Hitchingbrooke Hospital was to be the “first ever franchise of an NHS hospital”, and it was the SPT’s first major project. But when the private provider Circle Health announced that, just three years into their ten-year contract they were withdrawing, questions started to be asked.

UnitingCare was an £800m project to deliver healthcare for the elderly in Cambridgeshire, but just eight months in the scheme “collapsed”

Was the SPT an ICF Team?


With its mix of skilled professionals and its role in offering project and procurement management on major projects, the SPT sounds very similar to the Intelligent Client Function (ICF) teams that we have been advocating for many years. To ensure that a large public sector project is run at its most efficient, it requires a consistency of administration and relationship management that just is not employed in a traditional, compartmentalised project management structure. Such structures rely on independent teams passing the baton of responsibility as one portion of a project finishes and another begins, and their success is largely dependent on the quality of the teams’ process documentation and handover strategy. However, having an overarching team understanding both the technical and operational elements of the project from inception to implementation means a pool of knowledge is developed that can help bind the parties together to ensure that the highest levels of productivity are achieved, risks are averted and projects are realigned where necessary to achieve the best outcomes.

For the NHS to put together an ICF-like team to manage and support projects across the institution is certainly commendable.
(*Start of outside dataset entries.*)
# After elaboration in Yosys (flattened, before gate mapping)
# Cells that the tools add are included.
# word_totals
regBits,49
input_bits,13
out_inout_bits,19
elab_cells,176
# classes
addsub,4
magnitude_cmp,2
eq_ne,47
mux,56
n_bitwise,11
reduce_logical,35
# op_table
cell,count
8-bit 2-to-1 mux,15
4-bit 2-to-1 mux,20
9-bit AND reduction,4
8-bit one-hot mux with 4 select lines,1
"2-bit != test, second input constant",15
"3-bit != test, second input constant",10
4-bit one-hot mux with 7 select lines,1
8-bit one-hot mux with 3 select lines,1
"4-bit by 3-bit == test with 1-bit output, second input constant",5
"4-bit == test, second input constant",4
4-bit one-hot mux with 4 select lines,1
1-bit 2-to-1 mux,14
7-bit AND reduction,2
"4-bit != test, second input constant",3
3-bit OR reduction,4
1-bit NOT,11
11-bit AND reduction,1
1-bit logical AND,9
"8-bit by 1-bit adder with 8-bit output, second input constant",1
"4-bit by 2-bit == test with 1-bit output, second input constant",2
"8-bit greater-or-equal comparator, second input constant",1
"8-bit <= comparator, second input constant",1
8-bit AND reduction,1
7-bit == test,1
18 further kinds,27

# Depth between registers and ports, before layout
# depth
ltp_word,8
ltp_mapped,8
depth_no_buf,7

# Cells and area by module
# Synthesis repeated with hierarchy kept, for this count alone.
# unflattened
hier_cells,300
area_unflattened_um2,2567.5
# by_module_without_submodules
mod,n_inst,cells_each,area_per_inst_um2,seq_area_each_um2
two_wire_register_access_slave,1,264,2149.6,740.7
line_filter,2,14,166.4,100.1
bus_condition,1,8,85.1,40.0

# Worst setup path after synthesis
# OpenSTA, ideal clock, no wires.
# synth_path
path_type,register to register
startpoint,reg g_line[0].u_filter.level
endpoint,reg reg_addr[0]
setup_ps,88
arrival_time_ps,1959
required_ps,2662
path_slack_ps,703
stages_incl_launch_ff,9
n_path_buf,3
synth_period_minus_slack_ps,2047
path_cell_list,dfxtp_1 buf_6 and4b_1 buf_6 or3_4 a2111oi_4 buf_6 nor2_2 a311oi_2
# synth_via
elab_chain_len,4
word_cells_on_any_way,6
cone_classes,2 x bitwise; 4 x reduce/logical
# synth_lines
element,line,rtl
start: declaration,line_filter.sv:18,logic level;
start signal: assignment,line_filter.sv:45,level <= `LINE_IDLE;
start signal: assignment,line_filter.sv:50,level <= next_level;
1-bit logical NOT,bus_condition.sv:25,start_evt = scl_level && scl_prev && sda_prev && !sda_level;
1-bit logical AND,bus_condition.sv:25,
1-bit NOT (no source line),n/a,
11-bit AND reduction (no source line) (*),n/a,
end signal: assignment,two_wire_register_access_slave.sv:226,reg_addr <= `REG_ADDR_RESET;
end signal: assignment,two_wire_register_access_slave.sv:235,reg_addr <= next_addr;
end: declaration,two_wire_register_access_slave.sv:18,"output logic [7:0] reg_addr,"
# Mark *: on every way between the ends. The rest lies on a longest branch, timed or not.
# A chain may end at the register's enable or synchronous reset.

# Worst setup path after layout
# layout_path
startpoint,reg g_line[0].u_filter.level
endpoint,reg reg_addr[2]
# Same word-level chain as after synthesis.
===== config.mk =====
export PLATFORM = sky130hd
export DESIGN_NAME = fvm_sequencer
export DESIGN_NICKNAME = d
export VERILOG_FILES = /design/src/fvm_pkg.sv /design/src/fvm_blank_scan.sv /design/src/fvm_sequencer.sv
export SDC_FILE = /design/constraint.sdc
export NUM_CORES = 1
export LEC_CHECK = 0
export BUFFER_PORTS_ARGS = -buffer_cell sky130_fd_sc_hd__buf_4
export CELL_PAD_IN_SITES_DETAIL_PLACEMENT = 0
export CELL_PAD_IN_SITES_GLOBAL_PLACEMENT = 2
export CORE_UTILIZATION = 33
export DETAILED_ROUTE_END_ITERATION = 12
export PLACE_DENSITY_LB_ADDON = 0.1
export SLEW_MARGIN = 10
export SYNTH_ARGS = -nofsm -noshare
export SYNTH_HDL_FRONTEND = slang
export SYNTH_SLANG_ARGS = --single-unit
export TNS_END_PERCENT = 5

===== constraint.sdc =====
create_clock -name aclk -period 2.3 [get_ports aclk]
set_input_delay 0.115 -clock aclk [delete_from_list [all_inputs] [get_ports aclk]]
set_output_delay 0.115 -clock aclk [all_outputs]
set_load 0.02 [all_outputs]
[src/inc/ltx_regs.svh]
// Register offsets, field positions, reset values and timing counts of the transmit encoder
`ifndef LTX_REGS_SVH
`define LTX_REGS_SVH

// ****************************************
// Register offsets
// ****************************************
`define LTX_CH_STRIDE 8
`define LTX_TCFG0_OFS 8'h02
`define LTX_TCFG1_OFS 8'h03
`define LTX_TSTAT_OFS 8'h07
`define LTX_GCFG0_OFS 8'h40

// ****************************************
// Field positions
// ****************************************
`define LTX_CODER_BIT 0
`define LTX_RAIL_BIT 1
`define LTX_INV_BIT 2
`define LTX_EDGE_BIT 3
`define LTX_LOSS_MASK_BIT 4
`define LTX_STD_BIT 0
`define LTX_LOSS_LIVE_BIT 0
`define LTX_LOSS_STICKY_BIT 1

// ****************************************
// Reset values and write masks
// ****************************************
`define LTX_TCFG0_RST 8'h00
`define LTX_TCFG0_WMASK 8'h1F
`define LTX_TCFG1_RST 8'h00
`define LTX_TCFG1_WMASK 8'h0F
`define LTX_GCFG0_RST 8'h00
`define LTX_GCFG0_WMASK 8'h01

// ****************************************
// Timing counts
// ****************************************
`define LTX_CLK_LOSS_CYC 70
`define LTX_PIPE_DEPTH 8

`endif

[src/inc/ltx_pkg.sv]
// Types shared by the transmit encoder
package ltx_pkg;

    // Line code applied to one channel
    typedef enum logic [1:0] {
        LTX_CODE_AMI,
        LTX_CODE_B8ZS,
        LTX_CODE_HDB3,
        LTX_CODE_BYPASS
    } ltx_code_t;

endpackage : ltx_pkg

[src/core/ltx_encoder.sv]
// Transmit system interface and line encoder for all channels
//
// Behaviour
// - Global standard bit: 0 runs all channels E1, 1 runs T1/J1.
// - Transmit clock absent over 70 clock cycles flags an alarm unless masked.
// - Data sampled on the transmit clock edge picked by edge select bit.
// - Data invert bit picks active high or active low data.
// - Rail mode 0: single rail, data from the data pin only.
// - Rail mode 1: dual rail, data from positive and negative rail pins.
// - T1/J1 single rail: coder select picks B8ZS or AMI.
// - E1 single rail: coder select picks HDB3 or AMI.
// - Dual rail bypasses the coder, symbols come straight from rails.
// - Positive rail 1, negative rail 0 gives a negative pulse.
// - Positive rail 0, negative rail 1 gives a positive pulse.
// - Equal rail levels give a space.
// - Pulse shape comes from a preset or a user waveform template.
// - T1 offers five preset templates chosen by the template field.
// - Template field 11xx selects the user waveform for that channel.
//
// The plain strobed port was chosen for this implementation.
`timescale 1ns/100ps
`include "ltx_regs.svh"

module ltx_encoder
    import ltx_pkg::*;
#(
    parameter int NUM_CH = 8,
    parameter int ADDR_W = 8
)
(
    // Clock and reset
    input logic clock,
    input logic rst,
    // Register port
    input logic [ADDR_W-1:0] reg_addr,
    input logic [7:0] reg_wdata,
    input logic reg_wr,
    input logic reg_rd,
    output logic [7:0] reg_rdata,
    // System transmit pins
    input logic [NUM_CH-1:0] tx_clock_in,
    input logic [NUM_CH-1:0] tx_data_or_pos_rail,
    input logic [NUM_CH-1:0] tx_neg_rail,
    // Line symbols
    output logic [NUM_CH-1:0] line_out_tip,
    output logic [NUM_CH-1:0] line_out_ring,
    // Pulse shaper selection
    output logic [4*NUM_CH-1:0] tx_template,
    output logic [NUM_CH-1:0] tx_arb_wave,
    // Clock loss alarm
    output logic [NUM_CH-1:0] tx_clk_loss_alarm
);

    // ****************************************
    // Global configuration
    // ****************************************
    logic [7:0] gcfg0_r;
    logic [7:0] gcfg0_nxt;
    logic line_standard_select;
    logic [8*NUM_CH-1:0] cfg0_all;
    logic [8*NUM_CH-1:0] cfg1_all;
    logic [2*NUM_CH-1:0] stat_all;
    logic [7:0] rdata_r;
    logic [7:0] rdata_nxt;

    // Global register write
    always_comb
    begin
        gcfg0_nxt = gcfg0_r;
        if (reg_wr && reg_addr == ADDR_W'(`LTX_GCFG0_OFS))
        begin
            gcfg0_nxt = reg_wdata & `LTX_GCFG0_WMASK;
        end
    end

    // Global register store
    always_ff @(posedge clock)
    begin
        if (rst)
        begin
            gcfg0_r <= `LTX_GCFG0_RST;
        end
        else
        begin
            gcfg0_r <= gcfg0_nxt;
        end
    end

    assign line_standard_select = gcfg0_r[`LTX_STD_BIT];

    // ****************************************
    // Register read
    // ****************************************
    // Read data mux, unmapped reads give zero
    always_comb
    begin
        rdata_nxt = 8'h00;
        if (reg_rd)
        begin
            if (reg_addr == ADDR_W'(`LTX_GCFG0_OFS))
            begin
                rdata_nxt = gcfg0_r;
            end
            for (int i = 0; i < NUM_CH; i++)
            begin
                if (reg_addr == ADDR_W'(i * `LTX_CH_STRIDE + `LTX_TCFG0_OFS))
                begin
                    rdata_nxt = cfg0_all[8*i +: 8];
                end
                if (reg_addr == ADDR_W'(i * `LTX_CH_STRIDE + `LTX_TCFG1_OFS))
                begin
                    rdata_nxt = cfg1_all[8*i +: 8];
                end
                if (reg_addr == ADDR_W'(i * `LTX_CH_STRIDE + `LTX_TSTAT_OFS))
                begin
                    rdata_nxt = {6'h00, stat_all[2*i +: 2]};
                end
            end
        end
    end

    // Read data register
    always_ff @(posedge clock)
    begin
        if (rst)
        begin
            rdata_r <= 8'h00;
        end
        else
        begin
            rdata_r <= rdata_nxt;
        end
    end

    assign reg_rdata = rdata_r;

    // ****************************************
    // Per channel path
    // ****************************************
    for (genvar c = 0; c < NUM_CH; c++)
    begin : g_ch
        localparam logic [ADDR_W-1:0] BASE = ADDR_W'(c * `LTX_CH_STRIDE);
        logic [2:0] clk_sy_r, clk_sy_nxt;
        logic [1:0] dp_sy_r, dp_sy_nxt;
        logic [1:0] dn_sy_r, dn_sy_nxt;
        logic [7:0] cfg0_r, cfg0_nxt;
        logic [7:0] cfg1_r, cfg1_nxt;
        logic [6:0] loss_cnt_r, loss_cnt_nxt;
        logic loss_r, loss_nxt;
        logic sticky_r, sticky_nxt;
        logic alarm_r, alarm_nxt;
        logic [`LTX_PIPE_DEPTH-1:0] d_r, d_nxt;
        logic [`LTX_PIPE_DEPTH-1:0] f_r, f_nxt;
        logic [`LTX_PIPE_DEPTH-1:0] sp_r, sp_nxt;
        logic [`LTX_PIPE_DEPTH-1:0] sn_r, sn_nxt;
        logic last_pos_r, last_pos_nxt;
        logic odd_r, odd_nxt;
        logic tip_r, tip_nxt;
        logic ring_r, ring_nxt;
        logic arb_r, arb_nxt;
        logic tick;
        logic bit_in;
        logic neg_in;
        ltx_code_t code;

        // Active edge of the synchronised clock, rising or falling by the edge bit
        assign tick = (clk_sy_r[1] ^ clk_sy_r[2]) & (clk_sy_r[1] ^ cfg0_r[`LTX_EDGE_BIT]);

        // Data level decode of both rail pins by the invert bit
        assign bit_in = dp_sy_r[1] ^ cfg0_r[`LTX_INV_BIT];
        assign neg_in = dn_sy_r[1] ^ cfg0_r[`LTX_INV_BIT];

        // Coder choice from rail mode, coder bit and line standard
        always_comb
        begin
            if (cfg0_r[`LTX_RAIL_BIT])
            begin
                code = LTX_CODE_BYPASS;
            end
            else if (!cfg0_r[`LTX_CODER_BIT])
            begin
                code = LTX_CODE_AMI;
            end
            else if (line_standard_select)
            begin
                code = LTX_CODE_B8ZS;
            end
            else
            begin
                code = LTX_CODE_HDB3;
            end
        end

        // Synchronisers, configuration and clock loss watch
        always_comb
        begin
            clk_sy_nxt = {clk_sy_r[1:0], tx_clock_in[c]};
            dp_sy_nxt = {dp_sy_r[0], tx_data_or_pos_rail[c]};
            dn_sy_nxt = {dn_sy_r[0], tx_neg_rail[c]};
            cfg0_nxt = cfg0_r;
            cfg1_nxt = cfg1_r;
            if (reg_wr && reg_addr == BASE + ADDR_W'(`LTX_TCFG0_OFS))
            begin
                cfg0_nxt = reg_wdata & `LTX_TCFG0_WMASK;
            end
            if (reg_wr && reg_addr == BASE + ADDR_W'(`LTX_TCFG1_OFS))
            begin
                cfg1_nxt = reg_wdata & `LTX_TCFG1_WMASK;
            end
            arb_nxt = &cfg1_nxt[3:2];
            // Count cycles since the last clock transition
            loss_cnt_nxt = loss_cnt_r;
            loss_nxt = loss_r;
            if (clk_sy_r[1] ^ clk_sy_r[2])
            begin
                loss_cnt_nxt = 7'h00;
                loss_nxt = 1'b0;
            end
            else if (loss_cnt_r == 7'(`LTX_CLK_LOSS_CYC))
            begin
                loss_nxt = 1'b1;
            end
            else
            begin
                loss_cnt_nxt = loss_cnt_r + 7'h01;
            end
            // Sticky flag, write one clears, a new loss wins
            sticky_nxt = sticky_r;
            if (reg_wr && reg_addr == BASE + ADDR_W'(`LTX_TSTAT_OFS)
                && reg_wdata[`LTX_LOSS_STICKY_BIT])
            begin
                sticky_nxt = 1'b0;
            end
            if (loss_nxt)
            begin
                sticky_nxt = 1'b1;
            end
            alarm_nxt = sticky_nxt & ~cfg0_nxt[`LTX_LOSS_MASK_BIT];
        end

        // Line coder, one step per active clock edge
        always_comb
        begin
            d_nxt = d_r;
            f_nxt = f_r;
            sp_nxt = sp_r;
            sn_nxt = sn_r;
            last_pos_nxt = last_pos_r;
            odd_nxt = odd_r;
            tip_nxt = tip_r;
            ring_nxt = ring_r;
            if (tick && code == LTX_CODE_BYPASS)
            begin
                tip_nxt = ~bit_in & neg_in;
                ring_nxt = bit_in & ~neg_in;
            end
            else if (tick)
            begin
                // Eight zero run becomes 000VB0VB
                if (code == LTX_CODE_B8ZS && d_nxt == 8'h00 && f_nxt == 8'h00)
                begin
                    f_nxt = 8'hFF;
                    sp_nxt = {3'b000, last_pos_r, ~last_pos_r, 1'b0, ~last_pos_r, last_pos_r};
                    sn_nxt = {3'b000, ~last_pos_r, last_pos_r, 1'b0, last_pos_r, ~last_pos_r};
                end
                // Four zero run becomes 000V or B00V
                if (code == LTX_CODE_HDB3 && d_nxt[7:4] == 4'h0 && f_nxt[7:4] == 4'h0)
                begin
                    f_nxt[7:4] = 4'hF;
                    if (odd_r)
                    begin
                        sp_nxt[7:4] = {3'b000, last_pos_r};
                        sn_nxt[7:4] = {3'b000, ~last_pos_r};
                    end
                    else
                    begin
                        sp_nxt[7:4] = {~last_pos_r, 2'b00, ~last_pos_r};
                        sn_nxt[7:4] = {last_pos_r, 2'b00, last_pos_r};
                    end
                end
                // Oldest slot goes to the line
                if (f_nxt[7])
                begin
                    tip_nxt = sp_nxt[7];
                    ring_nxt = sn_nxt[7];
                end
                else
                begin
                    tip_nxt = d_nxt[7] & ~last_pos_r;
                    ring_nxt = d_nxt[7] & last_pos_r;
                end
                // Polarity memory and pulse parity since last violation
                if (tip_nxt | ring_nxt)
                begin
                    last_pos_nxt = tip_nxt;
                    odd_nxt = (tip_nxt == last_pos_r) ? 1'b0 : ~odd_r;
                end
                d_nxt = {d_nxt[6:0], bit_in};
                f_nxt = {f_nxt[6:0], 1'b0};
                sp_nxt = {sp_nxt[6:0], 1'b0};
                sn_nxt = {sn_nxt[6:0], 1'b0};
            end
        end

        // Channel state store
        always_ff @(posedge clock)
        begin
            if (rst)
            begin
                clk_sy_r <= 3'h0;
                dp_sy_r <= 2'h0;
                dn_sy_r <= 2'h0;
                cfg0_r <= `LTX_TCFG0_RST;
                cfg1_r <= `LTX_TCFG1_RST;
                loss_cnt_r <= 7'h00;
                loss_r <= 1'b0;
                sticky_r <= 1'b0;
                alarm_r <= 1'b0;
                d_r <= 8'h00;
                f_r <= 8'h00;
                sp_r <= 8'h00;
                sn_r <= 8'h00;
                last_pos_r <= 1'b0;
                odd_r <= 1'b0;
                tip_r <= 1'b0;
                ring_r <= 1'b0;
                arb_r <= 1'b0;
            end
            else
            begin
                clk_sy_r <= clk_sy_nxt;
                dp_sy_r <= dp_sy_nxt;
                dn_sy_r <= dn_sy_nxt;
                cfg0_r <= cfg0_nxt;
                cfg1_r <= cfg1_nxt;
                loss_cnt_r <= loss_cnt_nxt;
                loss_r <= loss_nxt;
                sticky_r <= sticky_nxt;
                alarm_r <= alarm_nxt;
                d_r <= d_nxt;
                f_r <= f_nxt;
                sp_r <= sp_nxt;
                sn_r <= sn_nxt;
                last_pos_r <= last_pos_nxt;
                odd_r <= odd_nxt;
                tip_r <= tip_nxt;
                ring_r <= ring_nxt;
                arb_r <= arb_nxt;
            end
        end

        // Register view and outputs of the channel
        assign cfg0_all[8*c +: 8] = cfg0_r;
        assign cfg1_all[8*c +: 8] = cfg1_r;
        assign stat_all[2*c +: 2] = {sticky_r, loss_r};
        assign line_out_tip[c] = tip_r;
        assign line_out_ring[c] = ring_r;
        assign tx_template[4*c +: 4] = cfg1_r[3:0];
        assign tx_arb_wave[c] = arb_r;
        assign tx_clk_loss_alarm[c] = alarm_r;
    end

endmodule : ltx_encoder

[config.mk]
export PLATFORM = sky130hd
export DESIGN_NAME = ltx_encoder
export DESIGN_NICKNAME = d
export VERILOG_FILES = /design/src/inc/ltx_pkg.sv /design/src/core/ltx_encoder.sv
export VERILOG_INCLUDE_DIRS = /design/src /design/src/inc
export SDC_FILE = /design/constraint.sdc
export NUM_CORES = 1
export LEC_CHECK = 0
export ABC_AREA = 1
export BUFFER_PORTS_ARGS = -buffer_cell sky130_fd_sc_hd__buf_2
export CAP_MARGIN = 20
export CORE_MARGIN = 1
export CORE_UTILIZATION = 40
export CTS_BUF_LIST = sky130_fd_sc_hd__clkbuf_2
export CTS_CLUSTER_DIAMETER = 100
export CTS_CLUSTER_SIZE = 10
export DETAILED_ROUTE_END_ITERATION = 10
export GPL_TIMING_DRIVEN = 0
export PLACE_DENSITY = 0.63
export SYNTH_ARGS = -nofsm -noshare
export SYNTH_HDL_FRONTEND = slang
export SYNTH_SLANG_ARGS = --single-unit
[constraint.sdc]
create_clock -name clock -period 1.95 [get_ports clock]
set_input_delay 0.0975 -clock clock [delete_from_list [all_inputs] [get_ports clock]]
set_output_delay 0.0975 -clock clock [all_outputs]
set_load 0.02 [all_outputs]
==> flow_summary.yaml <==
status:
  status: "finished with violations"
  violations: "negative setup slack"
place:
  post-place-ws_ps: -811
  routabilityCongestion: 0.948
  placed_cells: 3562
  hpwl_um: 46900
  numPortBuffers: 107
timing:
  final-setup-viol-count: 46
  finalSetupTns_ps: -2970
  drv_slew: 0
  post-route-period-util_pct: 112
  worstMarginPinSlew_ps: 1220
  rsz0062_at_grt: "true"
  hold_viol: 0
  max_freq_ghz: 0.456
  slew_headroom_pct: 18.4
  skew_ps: 108
  period_needed_ps: 2190
  fin_ws_ps: -242
die:
  design.core.area_um2: 51200
  start_util_pct: 40.5
  row_count: 83
  chipHeight_um: 230
  ios: 116
  dieArea_um2: 52700
  die_w_um: 230
logic_synthesis:
  synthArstFlopShare_pct: 0
  postSynthAreaPerCell_um2: 7.48
  syn_inst: 2771
  syn-cell-area_um2: 20700
  yosysWarnings: 0
  synth-seq-area-share_pct: 46.9
  ys.flop_type: "dfxtp_1"
  synth_edf_count: 0
  synth-seq-cells: 486
  ys_types: 55
global_routing:
  grt_usage_pct: 24.9
  grt_max_degree: 14
  antenna_found_initial: 2
  grt_pass1_wl_um: 104000
  grt_pass1_vias: 19216
  gr-total-overflow: 0
cells_and_area:
  final_nets: 3188
  syn_to_final_growth_pct: 23.3
  multi_input_area_um2: 10200
  seqCellArea_um2: 9830
  fillers: 4930
  drive_gt1_share_pct: 20.9
  instances_no_fill: 3795
clock_network:
  cts_tree: "yes"
  cts_buffers: 54
  clock_path_buffers: 3
  insertion_delay_ps: 1140
  clkTransAtPathRegs_ps: 200
  cts_sinks: 486
  clock-root-buffer: "clkbuf_2"
  h-tree-depth: 2
worst_setup_path:
  worst_setup_path_end_kind: "flip-flop"
  cp.arrival_ps: 3130
  start_kind: "flip-flop"
  critPathMaxFanout: 4
  critPathRequiredTime_ps: 2890
  critPathKind: "flip-flop to flip-flop"
routing:
  routed_wl_um: 67600
  vias: 19987
  drtAntennaViolNets: 0
  wire_per_inst_um: 17.8
  drt_iter0_drc: 1280
  firstDrtPassIters: 5
  viasPerCell: 5.27
  drcViolationCount: 0
flow_run:
  maxCapViolations: 0
power:
  powerDensity_nw_per_um2: 641
  ir_drop_uv: 509
  leakage_nw: 10.5
hold_path:
  min_path_type: "primary input to flip-flop"
placed cells by master (no fill, tap or decap), types with 30 or more instances in the layout:
master and instances:
dfxtp_2 52, nor3_1 33, o21ai_0 182, nand2_1 402, nand2_2 53, inv_1 344, dfxtp_1 424, a21oi_1 231
inv_2 30, buf_4 113, nand4_1 45, dlygate4sd3_1 88, nand3_1 76, xnor2_1 33, ha_1 32, nor2_1 326
clkbuf_1 67, buf_2 102, clkbuf_2 65
flip-flops by register name, summed over array words and instances (netlist names):
register,count
g_ch.sp_r,56
g_ch.d_r,64
g_ch.f_r,56
gcfg0_r,1
g_ch.dp_sy_r,16
g_ch.ring_r,8
reg_rdata,5
g_ch.dn_sy_r,16
g_ch.cfg0_r,40
g_ch.last_pos_r,8
g_ch.loss_r,8
g_ch.arb_r,8
g_ch.cfg1_r,32
g_ch.clk_sy_r,24
g_ch.odd_r,8
g_ch.sticky_r,8
g_ch.sn_r,56
g_ch.alarm_r,8
g_ch.tip_r,8
g_ch.loss_cnt_r,56
cell families after synthesis:
group                    after synthesis  share of synthesized area [%]
AO/OA/AOI/OAI                        608                           16.6
other                                  1                         0.0181
flip-flops                           486                           46.9
adder cells (fa/ha/maj)               32                           1.93
multiplexers                           6                          0.290
XOR/XNOR                              58                           2.45
buffers and inverters                509                           9.88
AND/OR/NAND/NOR                     1071                           21.8
cell type report:
cell class | count | area share (%)
multi-input combinational | 1778 | 40.0
clock inverter | 2 | 0.132
sequential | 486 | 38.5
buffer | 125 | 2.63
tap | 680 | 3.33
clock buffer | 55 | 1.08
antenna | 2 | 0.0196
inverter | 382 | 5.76
timing repair buffer | 285 | 8.61
metal layers:
metal / GRT usage (%) / share of wire, % / vias up
li1: - / - / 9754
met1: 31.2 / 42 / 9461
met2: 42.1 / 48 / 615
met3: 4.05 / 6.1 / 157
met4: 10.3 / 4.1 / 0
met5: 0 / 0 / -
critical path, cell delays in order, from the launching register on:
cell and delay, ps:
dfxtp_4 450, inv_1 130, o21ai_4 190, nand3_2 110
nor3_4 170, buf_4 140, nand4_1 260, inv_2 180
o41ai_4 90, nand2_1 100, nand2_1 70, a21oi_2 140
a211oi_2 40
through the flow:
stage / instance area (µm²) / hold WS (ps) / total power [W] / utilization, %
finish: 25600 / 137 / 0.0164 / 49.9
global route: 25600 / 33.1 / 0.0171 / 49.9
CTS: 24400 / 57.3 / 0.0163 / 47.7
detailed placement: 22100 / 307 / 0.0120 / 43.3
global placement: 22100 / 303 / 0.0119 / 43.2
floorplan: 20700 / 204 / 0.0114 / -
final timing paths:
check                                               startpoint                             to  slack, ps  cells past startpoint
worst max-delay path            g_ch[7].cfg0_r[0]$_SDFFE_PP0P_     g_ch[7].odd_r$_SDFFE_PP0P_       -240                     12
worst min-delay path                               reg_addr[0]        gcfg0_r[0]$_SDFFE_PP0P_        140                      7
worst max register to register  g_ch[7].cfg0_r[0]$_SDFFE_PP0P_     g_ch[7].odd_r$_SDFFE_PP0P_       -240                     12
worst min register to register   g_ch[3].dp_sy_r[0]$_SDFF_PP0_  g_ch[3].dp_sy_r[1]$_SDFF_PP0_        400                      2
cells in the mapped netlist (all sizes together) (5+ instances only):
library cell | instances | area share, %
xnor2 | 33 | 1.4
nor3 | 49 | 1.2
ha | 32 | 1.9
a211oi | 17 | 0.64
nor2 | 346 | 6.3
o221ai | 32 | 1.4
dfxtp | 486 | 47
mux2i | 6 | 0.29
inv | 382 | 6.9
nand4 | 45 | 1.4
nand3 | 99 | 2.4
a221oi | 11 | 0.46
o221a | 5 | 0.27
a21oi | 258 | 6.2
nor4 | 50 | 1.5
clkbuf | 85 | 1.5
nand2 | 465 | 8.4
o31ai | 7 | 0.25
a31oi | 14 | 0.42
o21ai | 231 | 5.6
o211ai | 10 | 0.36
nand3b | 10 | 0.36
buf | 42 | 1.4
xor2 | 25 | 1.1
power by group:
group	leakage, nW	internal, W	switching, W	total (W)
clock network	0.247	0.000873	0.00331	0.00418
logic	6.30	0.000641	0.00115	0.00179
registers	3.98	0.0102	0.000210	0.0104
total	10.5	0.0117	0.00467	0.0164
repair_timing:
item | 4_1_cts | 5_1_grt
pin swaps | 46 | 64
hold buffers | 89 | 0
buffers inserted | 56 | 34
endpoints found under the setup margin | 279 | 221
endpoints found under the hold margin | 177 | 0
cloned | 0 | 0
gates resized for setup | 212 | 298
No activity file was read; power rests on OpenSTA's default activity.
It appears from the media reports, though, that there may have been some skill gaps or capacity weaknesses if the SPT indeed contributed to the alleged issues within the projects highlighted by the BBC; as we were not involved in any of their projects, we can only speculate.

Conclusion


While the SPT seems to have some of the features of an ICF team there is one area where it seems they deviated from the ideals of intelligent client function – the need for outsourcing relationships to be managed in an adaptive style. It is imperative that on any project there is some “give”, where contracts, processes and even outcomes can be adapted to the changing world around them. Sticking to a plan simply because it’s “the plan”, formulated at the outset of the relationship, can be a short-sighted approach that could see a project deviating further and further from the needs of the end user.

However, the BBC article reported on quotes from those that had worked with the SPT about “their total refusal to acknowledge reality” and complaints that they had “stuck doggedly to rules”.

To make sure that your projects do not follow suit, it is important to include in your contractual agreements a commitment to meet at least once every six months with your provider’s counterparts to evaluate if and how the project should be adapted to achieve, or surpass, its stated goals.

How will the NHS cope now that the SPT is to be closed? Those who agree with the findings of the BBC report might consider that the NHS will do better on its own, but remains unclear whether the SPT were to blame or whether they were just unfortunate enough to work on a number of ill-fated projects, the demise of which had little or nothing to do with them. We would suggest that a refined version of the SPT would be the best thing for major NHS projects: a central resource for them to call upon for project, procurement and relationship management; a team that can oversee any outsourcing partnership, offer best advice and continue to learn and adapt, to develop best practices and procedures to improve efficiencies year on year, project on project.